_TASK OBJECTIVE:_
How many lines in these records include the string "inverters"? Reply with that number alone.

_Stored data entries:_
===
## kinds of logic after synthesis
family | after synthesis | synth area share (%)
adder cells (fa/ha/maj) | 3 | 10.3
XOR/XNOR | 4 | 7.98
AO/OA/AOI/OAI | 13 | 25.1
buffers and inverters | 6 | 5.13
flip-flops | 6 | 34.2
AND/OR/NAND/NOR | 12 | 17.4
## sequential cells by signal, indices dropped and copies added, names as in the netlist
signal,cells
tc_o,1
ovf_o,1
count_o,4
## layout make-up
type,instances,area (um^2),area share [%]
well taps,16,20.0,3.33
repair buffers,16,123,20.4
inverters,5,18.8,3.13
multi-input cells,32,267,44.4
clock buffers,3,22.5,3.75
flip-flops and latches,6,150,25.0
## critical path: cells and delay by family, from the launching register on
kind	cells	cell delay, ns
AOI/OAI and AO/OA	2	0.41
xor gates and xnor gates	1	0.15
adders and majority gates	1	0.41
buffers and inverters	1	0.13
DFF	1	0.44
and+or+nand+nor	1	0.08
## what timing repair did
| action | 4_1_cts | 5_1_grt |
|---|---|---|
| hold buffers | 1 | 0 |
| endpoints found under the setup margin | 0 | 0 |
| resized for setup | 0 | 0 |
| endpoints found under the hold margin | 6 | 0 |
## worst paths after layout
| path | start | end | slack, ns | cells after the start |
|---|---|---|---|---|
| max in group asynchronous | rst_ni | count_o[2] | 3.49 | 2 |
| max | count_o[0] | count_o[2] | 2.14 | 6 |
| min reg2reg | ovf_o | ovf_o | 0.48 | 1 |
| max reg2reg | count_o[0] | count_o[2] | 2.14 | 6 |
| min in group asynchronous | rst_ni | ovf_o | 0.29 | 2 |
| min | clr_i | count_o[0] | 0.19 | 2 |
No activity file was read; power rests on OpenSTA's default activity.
## src/rtl/uart_dbg_pkg.sv

```systemverilog
// uart_dbg_pkg: shared types and widths for the UART debug initiator.
package uart_dbg_pkg;

    localparam int DBG_WORD_W = 32;
    localparam int DBG_CMD_W  = 4;

    // Send/echo pairs are consecutive so "advance" is state + 1.
    typedef enum logic [3:0] {
        S_IDLE,
        S_SEND_CMD,
        S_ECHO_CMD,
        S_SEND_ADDR,
        S_ECHO_ADDR,
        S_SEND_DATA,
        S_ECHO_DATA,
        S_WAIT_REPLY,
        S_DONE,
        S_ABORT
    } dbg_init_state_t;

    typedef enum logic [1:0] {
        RSP_OK       = 2'b00,
        RSP_MISMATCH = 2'b01,
        RSP_TIMEOUT  = 2'b10
    } dbg_rsp_code_t;

    function automatic logic [DBG_WORD_W-1:0] cmd_word(input logic [DBG_CMD_W-1:0] c);
        return {{(DBG_WORD_W - DBG_CMD_W){1'b0}}, c};
    endfunction

endpackage

```

## src/rtl/uart_rx_word.sv

```systemverilog
// uart_rx_word: assembles four 8N1 bytes (LSB byte first) into a word; pulses ready per word.
module uart_rx_word #(
    parameter int CLK_RATE = 50,
    parameter int BAUD     = 115200
) (
    input  logic        clk,
    input  logic        rst,
    input  logic        srx,
    output logic [31:0] data,
    output logic        ready
);
    localparam int DIV = CLK_RATE * 1_000_000 / BAUD;
    localparam int CW  = $clog2(DIV + 1);

    logic [1:0]    sync_q;
    logic          act_q;
    logic [CW-1:0] cnt_q;
    logic [3:0]    bit_q;
    logic [7:0]    sh_q;
    logic [1:0]    byte_q;
    logic [31:0]   word_q;
    logic          ready_q;
    logic          rx;

    assign rx = sync_q[1];

    always_ff @(posedge clk or posedge rst) begin
        if (rst) begin
            sync_q  <= 2'b11;
            act_q   <= 1'b0;
            cnt_q   <= '0;
            bit_q   <= '0;
            sh_q    <= '0;
            byte_q  <= '0;
            word_q  <= '0;
            ready_q <= 1'b0;
        end else begin
            sync_q  <= {sync_q[0], srx};
            ready_q <= 1'b0;
            if (!act_q) begin
                if (!rx) begin
                    act_q <= 1'b1;
                    cnt_q <= CW'(DIV / 2);
                    bit_q <= '0;
                end
            end else if (cnt_q != '0) begin
                cnt_q <= cnt_q - CW'(1);
            end else begin
                cnt_q <= CW'(DIV - 1);
                bit_q <= bit_q + 4'd1;
                // A start bit that is high again at mid-bit was a glitch.
                if (bit_q == 4'd0) act_q <= !rx;
                else if (bit_q != 4'd9) sh_q <= {rx, sh_q[7:1]};
                else begin
                    act_q <= 1'b0;
                    if (rx) begin
                        word_q  <= {sh_q, word_q[31:8]};
                        byte_q  <= byte_q + 2'd1;
                        ready_q <= byte_q == 2'd3;
                    end
                end
            end
        end
    end

    assign data  = word_q;
    assign ready = ready_q;

endmodule

```

## src/rtl/uart_tx_word.sv

```systemverilog
// uart_tx_word: sends a 32-bit word as four 8N1 bytes, least significant byte first.
module uart_tx_word #(
    parameter int CLK_RATE = 50,
    parameter int BAUD     = 115200
) (
    input  logic        clk,
    input  logic        rst,
    input  logic        start,
    input  logic [31:0] data,
    output logic        stx,
    output logic        idle
);
    localparam int DIV = CLK_RATE * 1_000_000 / BAUD;
    localparam int CW  = $clog2(DIV + 1);

    logic [39:0]   sh_q;
    logic [5:0]    bits_q;
    logic [CW-1:0] cnt_q;

    always_ff @(posedge clk or posedge rst) begin
        if (rst) begin
            sh_q   <= '1;
            bits_q <= '0;
            cnt_q  <= '0;
        end else if (bits_q == '0) begin
            if (start) begin
                sh_q   <= {1'b1, data[31:24], 1'b0, 1'b1, data[23:16], 1'b0,
                           1'b1, data[15:8], 1'b0, 1'b1, data[7:0], 1'b0};
                bits_q <= 6'd40;
                cnt_q  <= CW'(DIV - 1);
            end
        end else if (cnt_q != '0) begin
            cnt_q <= cnt_q - CW'(1);
        end else begin
            sh_q   <= {1'b1, sh_q[39:1]};
            bits_q <= bits_q - 6'd1;
            cnt_q  <= CW'(DIV - 1);
        end
    end

    assign idle = bits_q == '0;
    assign stx  = idle | sh_q[0];

endmodule

```

## src/rtl/uart_dbg_initiator.sv

```systemverilog
// uart_dbg_initiator: runs one cmd/addr/data transaction with echo checks per request
// and returns the target's reply word, aborting on echo mismatch or timeout.
module uart_dbg_initiator
    import uart_dbg_pkg::*;
#(
    parameter int CLK_RATE       = 50,
    parameter int BAUD           = 115200,
    parameter int TIMEOUT_CYCLES = 1_000_000
) (
    input  logic                  clk,
    input  logic                  rst_n,
    input  logic                  srx,
    output logic                  stx,
    input  logic                  req_valid,
    output logic                  req_ready,
    input  logic [DBG_CMD_W-1:0]  req_cmd,
    input  logic [DBG_WORD_W-1:0] req_addr,
    input  logic [DBG_WORD_W-1:0] req_data,
    output logic                  rsp_valid,
    output logic [DBG_WORD_W-1:0] rsp_data,
    output logic                  rsp_err,
    output logic [1:0]            rsp_code,
    output logic                  busy
);
    localparam int TW = $clog2(TIMEOUT_CYCLES + 1);

    dbg_init_state_t       state_q;
    dbg_rsp_code_t         code_q;
    logic [DBG_CMD_W-1:0]  cmd_q;
    logic [DBG_WORD_W-1:0] addr_q, data_q, rsp_data_q;
    logic [TW-1:0]         tmo_q;
    logic                  start_q;
    logic                  rst, tx_start, tx_idle, rx_ready, timed_out;
    logic [DBG_WORD_W-1:0] cur_word, rx_word;

    assign rst = !rst_n;

    // The same word is transmitted in SEND_x and expected back in ECHO_x.
    always_comb begin
        cur_word  = state_q inside {S_SEND_CMD, S_ECHO_CMD}   ? cmd_word(cmd_q) :
                    state_q inside {S_SEND_ADDR, S_ECHO_ADDR} ? addr_q : data_q;
        tx_start  = state_q inside {S_SEND_CMD, S_SEND_ADDR, S_SEND_DATA} && tx_idle && !start_q;
        timed_out = tmo_q <= TW'(1);
    end

    always_ff @(posedge clk or negedge rst_n) begin
        if (!rst_n) begin
            state_q    <= S_IDLE;
            code_q     <= RSP_OK;
            cmd_q      <= '0;
            addr_q     <= '0;
            data_q     <= '0;
            rsp_data_q <= '0;
            tmo_q      <= '0;
            start_q    <= 1'b0;
        end else begin
            start_q <= tx_start;
            case (state_q)
                S_IDLE: if (req_valid) begin
                    cmd_q   <= req_cmd;
                    addr_q  <= req_addr;
                    data_q  <= req_data;
                    code_q  <= RSP_OK;
                    state_q <= S_SEND_CMD;
                end
                S_SEND_CMD, S_SEND_ADDR, S_SEND_DATA: if (tx_start) begin
                    tmo_q   <= TW'(TIMEOUT_CYCLES);
                    state_q <= dbg_init_state_t'(state_q + 4'd1);
                end
                S_ECHO_CMD, S_ECHO_ADDR, S_ECHO_DATA, S_WAIT_REPLY: begin
                    tmo_q <= tmo_q - TW'(1);
                    // A ready arriving on the last timeout cycle still counts as received.
                    if (rx_ready && state_q == S_WAIT_REPLY) begin
                        rsp_data_q <= rx_word;
                        state_q    <= S_DONE;
                    end else if (rx_ready && rx_word == cur_word) begin
                        tmo_q   <= TW'(TIMEOUT_CYCLES);
                        state_q <= dbg_init_state_t'(state_q + 4'd1);
                    end else if (rx_ready || timed_out) begin
                        code_q     <= rx_ready ? RSP_MISMATCH : RSP_TIMEOUT;
                        rsp_data_q <= '0;
                        state_q    <= S_ABORT;
                    end
                end
                default: state_q <= S_IDLE;
            endcase
        end
    end

    assign req_ready = state_q == S_IDLE;
    assign busy      = !req_ready;
    assign rsp_valid = state_q inside {S_DONE, S_ABORT};
    assign rsp_err   = state_q == S_ABORT;
    assign rsp_code  = code_q;
    assign rsp_data  = rsp_data_q;

    uart_tx_word #(.CLK_RATE(CLK_RATE), .BAUD(BAUD)) u_tx (
        .clk  (clk),
        .rst  (rst),
        .start(tx_start),
        .data (cur_word),
        .stx  (stx),
        .idle (tx_idle)
    );

    uart_rx_word #(.CLK_RATE(CLK_RATE), .BAUD(BAUD)) u_rx (
        .clk  (clk),
        .rst  (rst),
        .srx  (srx),
        .data (rx_word),
        .ready(rx_ready)
    );

endmodule

```
`src/rtl/car_cmd_pkg.sv`:
```
// Shared command codes, executor state encoding and small helpers used by
// the car command executor.
package car_cmd_pkg;

  // Width of the shared EXEC/GAP down-counter
  localparam int unsigned CNT_W = 32;

  // Number of drive outputs towards the car
  localparam int unsigned NUM_DRIVES = 6;

  // Bit positions of each drive level inside the packed drive vector
  localparam int DRV_FWD     = 0;
  localparam int DRV_BWD     = 1;
  localparam int DRV_LEFT    = 2;
  localparam int DRV_RIGHT   = 3;
  localparam int DRV_PLACE   = 4;
  localparam int DRV_DESTROY = 5;

  // Command codes as presented on cmd_code
  typedef enum logic [2:0] {
    CMD_NOP     = 3'd0,
    CMD_FWD     = 3'd1,
    CMD_BWD     = 3'd2,
    CMD_LEFT    = 3'd3,
    CMD_RIGHT   = 3'd4,
    CMD_PLACE   = 3'd5,
    CMD_DESTROY = 3'd6,
    CMD_RSVD    = 3'd7
  } cmd_code_e;

  // Executor states
  typedef enum logic [1:0] {
    ST_IDLE = 2'd0,
    ST_EXEC = 2'd1,
    ST_GAP  = 2'd2
  } exec_state_e;

  // True for codes that drive an output (1..6); NOP and reserved are errors
  function automatic logic is_exec_cmd(cmd_code_e c);
    return (c != CMD_NOP) && (c != CMD_RSVD);
  endfunction

  // True for the two commands that a detector may cut short
  function automatic logic is_move_cmd(cmd_code_e c);
    return (c == CMD_FWD) || (c == CMD_BWD);
  endfunction

  // One-hot drive pattern for a command; all-zero for NOP/reserved
  function automatic logic [NUM_DRIVES-1:0] drive_onehot(cmd_code_e c);
    logic [NUM_DRIVES-1:0] v;
    v = '0;
    case (c)
      CMD_FWD:     v[DRV_FWD]     = 1'b1;
      CMD_BWD:     v[DRV_BWD]     = 1'b1;
      CMD_LEFT:    v[DRV_LEFT]    = 1'b1;
      CMD_RIGHT:   v[DRV_RIGHT]   = 1'b1;
      CMD_PLACE:   v[DRV_PLACE]   = 1'b1;
      CMD_DESTROY: v[DRV_DESTROY] = 1'b1;
      default:     v = '0;
    endcase
    return v;
  endfunction

  // Counter load value for a duration in cycles; a duration of 0 behaves as 1
  function automatic logic [CNT_W-1:0] load_value(int unsigned cycles);
    logic [CNT_W-1:0] v;
    if (cycles == 0) begin
      v = '0;
    end else begin
      v = cycles - 32'd1;
    end
    return v;
  endfunction

endpackage

```
`src/rtl/sync_2ff.sv`:
```
// Two-flop synchronizer for a single asynchronous level input.
module sync_2ff (
  input  logic clk,
  input  logic rst_n,
  input  logic i_async,
  output logic o_sync
);

  logic r_meta;
  logic r_sync;

  // Shift the asynchronous level through two flops to settle metastability
  always_ff @(posedge clk or negedge rst_n) begin
    if (!rst_n) begin
      r_meta <= 1'b0;
      r_sync <= 1'b0;
    end else begin
      r_meta <= i_async;
      r_sync <= r_meta;
    end
  end

  assign o_sync = r_sync;

endmodule

```
`src/rtl/cmd_executor.sv`:
```
// Car command executor: accepts one command at a time, holds the matching
// drive output for a fixed number of cycles, then enforces a quiet gap
// before signalling completion. Moves can be cut short by obstacle detectors.
module cmd_executor
  import car_cmd_pkg::*;
#(
  parameter int unsigned MOVE_CYCLES  = 50_000_000,
  parameter int unsigned TURN_CYCLES  = 25_000_000,
  parameter int unsigned PULSE_CYCLES = 5_000_000,
  parameter int unsigned GAP_CYCLES   = 1_000_000
) (
  input  logic       clk,
  input  logic       rst_n,
  input  logic       cmd_valid,
  input  logic [2:0] cmd_code,
  output logic       cmd_ready,
  output logic       cmd_done,
  output logic       cmd_abort,
  output logic       cmd_err,
  input  logic       front_detector,
  input  logic       back_detector,
  output logic       move_forward_signal,
  output logic       move_backward_signal,
  output logic       turn_left_signal,
  output logic       turn_right_signal,
  output logic       place_barrier_signal,
  output logic       destroy_barrier_signal
);

  // Counter preload values (duration - 1, with a zero duration acting as 1)
  localparam logic [CNT_W-1:0] MOVE_LOAD  = load_value(MOVE_CYCLES);
  localparam logic [CNT_W-1:0] TURN_LOAD  = load_value(TURN_CYCLES);
  localparam logic [CNT_W-1:0] PULSE_LOAD = load_value(PULSE_CYCLES);
  localparam logic [CNT_W-1:0] GAP_LOAD   = load_value(GAP_CYCLES);

  // Index of each detector in the synchronizer bank
  localparam int DET_FRONT = 0;
  localparam int DET_BACK  = 1;
  localparam int NUM_DET   = 2;

  // Registered state
  exec_state_e           r_state;
  cmd_code_e             r_cmd;
  logic [CNT_W-1:0]      r_cnt;
  logic [NUM_DRIVES-1:0] r_drive;
  logic                  r_done;
  logic                  r_abort;
  logic                  r_err;

  // Next-state values
  exec_state_e           w_state_next;
  cmd_code_e             w_cmd_next;
  logic [CNT_W-1:0]      w_cnt_next;
  logic [NUM_DRIVES-1:0] w_drive_next;
  logic                  w_done_next;
  logic                  w_abort_next;
  logic                  w_err_next;

  // Decoded conditions
  cmd_code_e             w_code_in;
  logic                  w_accept;
  logic                  w_accept_exec;
  logic                  w_cnt_zero;
  logic                  w_abort_cond;
  logic [NUM_DET-1:0]    w_det_async;
  logic [NUM_DET-1:0]    w_det_sync;

  // Counter preload for the EXEC phase of a given command
  function automatic logic [CNT_W-1:0] exec_load(cmd_code_e c);
    logic [CNT_W-1:0] v;
    case (c)
      CMD_FWD, CMD_BWD:     v = MOVE_LOAD;
      CMD_LEFT, CMD_RIGHT:  v = TURN_LOAD;
      default:              v = PULSE_LOAD;
    endcase
    return v;
  endfunction

  // ---------------------------------------------------------------------
  // Detector synchronizers, one per obstacle input
  // ---------------------------------------------------------------------
  assign w_det_async[DET_FRONT] = front_detector;
  assign w_det_async[DET_BACK]  = back_detector;

  genvar gi;
  generate
    for (gi = 0; gi < NUM_DET; gi++) begin : g_det_sync
      sync_2ff u_sync (
        .clk     (clk),
        .rst_n   (rst_n),
        .i_async (w_det_async[gi]),
        .o_sync  (w_det_sync[gi])
      );
    end
  endgenerate

  // ---------------------------------------------------------------------
  // Decoded conditions shared by the next-state and output logic
  // ---------------------------------------------------------------------
  assign w_code_in     = cmd_code_e'(cmd_code);
  assign w_accept      = cmd_valid && (r_state == ST_IDLE);
  assign w_accept_exec = w_accept && is_exec_cmd(w_code_in);
  assign w_cnt_zero    = (r_cnt == '0);

  // A detector only matters while the matching move is being driven
  assign w_abort_cond  = (r_state == ST_EXEC) &&
                         (((r_cmd == CMD_FWD) && w_det_sync[DET_FRONT]) ||
                          ((r_cmd == CMD_BWD) && w_det_sync[DET_BACK]));

  // ---------------------------------------------------------------------
  // State register: all executor state, outputs registered here as well
  // ---------------------------------------------------------------------
  always_ff @(posedge clk or negedge rst_n) begin
    if (!rst_n) begin
      r_state <= ST_IDLE;
      r_cmd   <= CMD_NOP;
      r_cnt   <= '0;
      r_drive <= '0;
      r_done  <= 1'b0;
      r_abort <= 1'b0;
      r_err   <= 1'b0;
    end else begin
      r_state <= w_state_next;
      r_cmd   <= w_cmd_next;
      r_cnt   <= w_cnt_next;
      r_drive <= w_drive_next;
      r_done  <= w_done_next;
      r_abort <= w_abort_next;
      r_err   <= w_err_next;
    end
  end

  // ---------------------------------------------------------------------
  // Next-state logic
  // ---------------------------------------------------------------------
  always_comb begin
    w_state_next = r_state;
    case (r_state)
      ST_IDLE: begin
        // NOP/reserved are answered in place and never leave IDLE
        if (w_accept_exec) begin
          w_state_next = ST_EXEC;
        end
      end
      ST_EXEC: begin
        if (w_abort_cond || w_cnt_zero) begin
          w_state_next = ST_GAP;
        end
      end
      ST_GAP: begin
        if (w_cnt_zero) begin
          w_state_next = ST_IDLE;
        end
      end
      default: w_state_next = ST_IDLE;
    endcase
  end

  // ---------------------------------------------------------------------
  // Output logic: counter, latched command, drive levels and status pulses
  // ---------------------------------------------------------------------
  always_comb begin
    w_cmd_next   = r_cmd;
    w_cnt_next   = r_cnt;
    w_drive_next = '0;
    w_done_next  = 1'b0;
    w_abort_next = 1'b0;
    w_err_next   = 1'b0;
    case (r_state)
      ST_IDLE: begin
        if (w_accept) begin
          w_cmd_next = w_code_in;
          if (w_accept_exec) begin
            w_cnt_next   = exec_load(w_code_in);
            w_drive_next = drive_onehot(w_code_in);
          end else begin
            w_err_next  = 1'b1;
            w_done_next = 1'b1;
          end
        end
      end
      ST_EXEC: begin
        if (w_abort_cond) begin
          // Drop the drive immediately and still serve the full gap
          w_abort_next = 1'b1;
          w_cnt_next   = GAP_LOAD;
        end else if (w_cnt_zero) begin
          w_cnt_next = GAP_LOAD;
        end else begin
          w_cnt_next   = r_cnt - 1'b1;
          w_drive_next = r_drive;
        end
      end
      ST_GAP: begin
        if (w_cnt_zero) begin
          w_done_next = 1'b1;
        end else begin
          w_cnt_next = r_cnt - 1'b1;
        end
      end
      default: begin
        w_cnt_next = '0;
      end
    endcase
  end

  // ---------------------------------------------------------------------
  // Port mapping
  // ---------------------------------------------------------------------
  assign cmd_ready              = (r_state == ST_IDLE);
  assign cmd_done               = r_done;
  assign cmd_abort              = r_abort;
  assign cmd_err                = r_err;
  assign move_forward_signal    = r_drive[DRV_FWD];
  assign move_backward_signal   = r_drive[DRV_BWD];
  assign turn_left_signal       = r_drive[DRV_LEFT];
  assign turn_right_signal      = r_drive[DRV_RIGHT];
  assign place_barrier_signal   = r_drive[DRV_PLACE];
  assign destroy_barrier_signal = r_drive[DRV_DESTROY];

endmodule

```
===
_ANSWER SECTION:_
3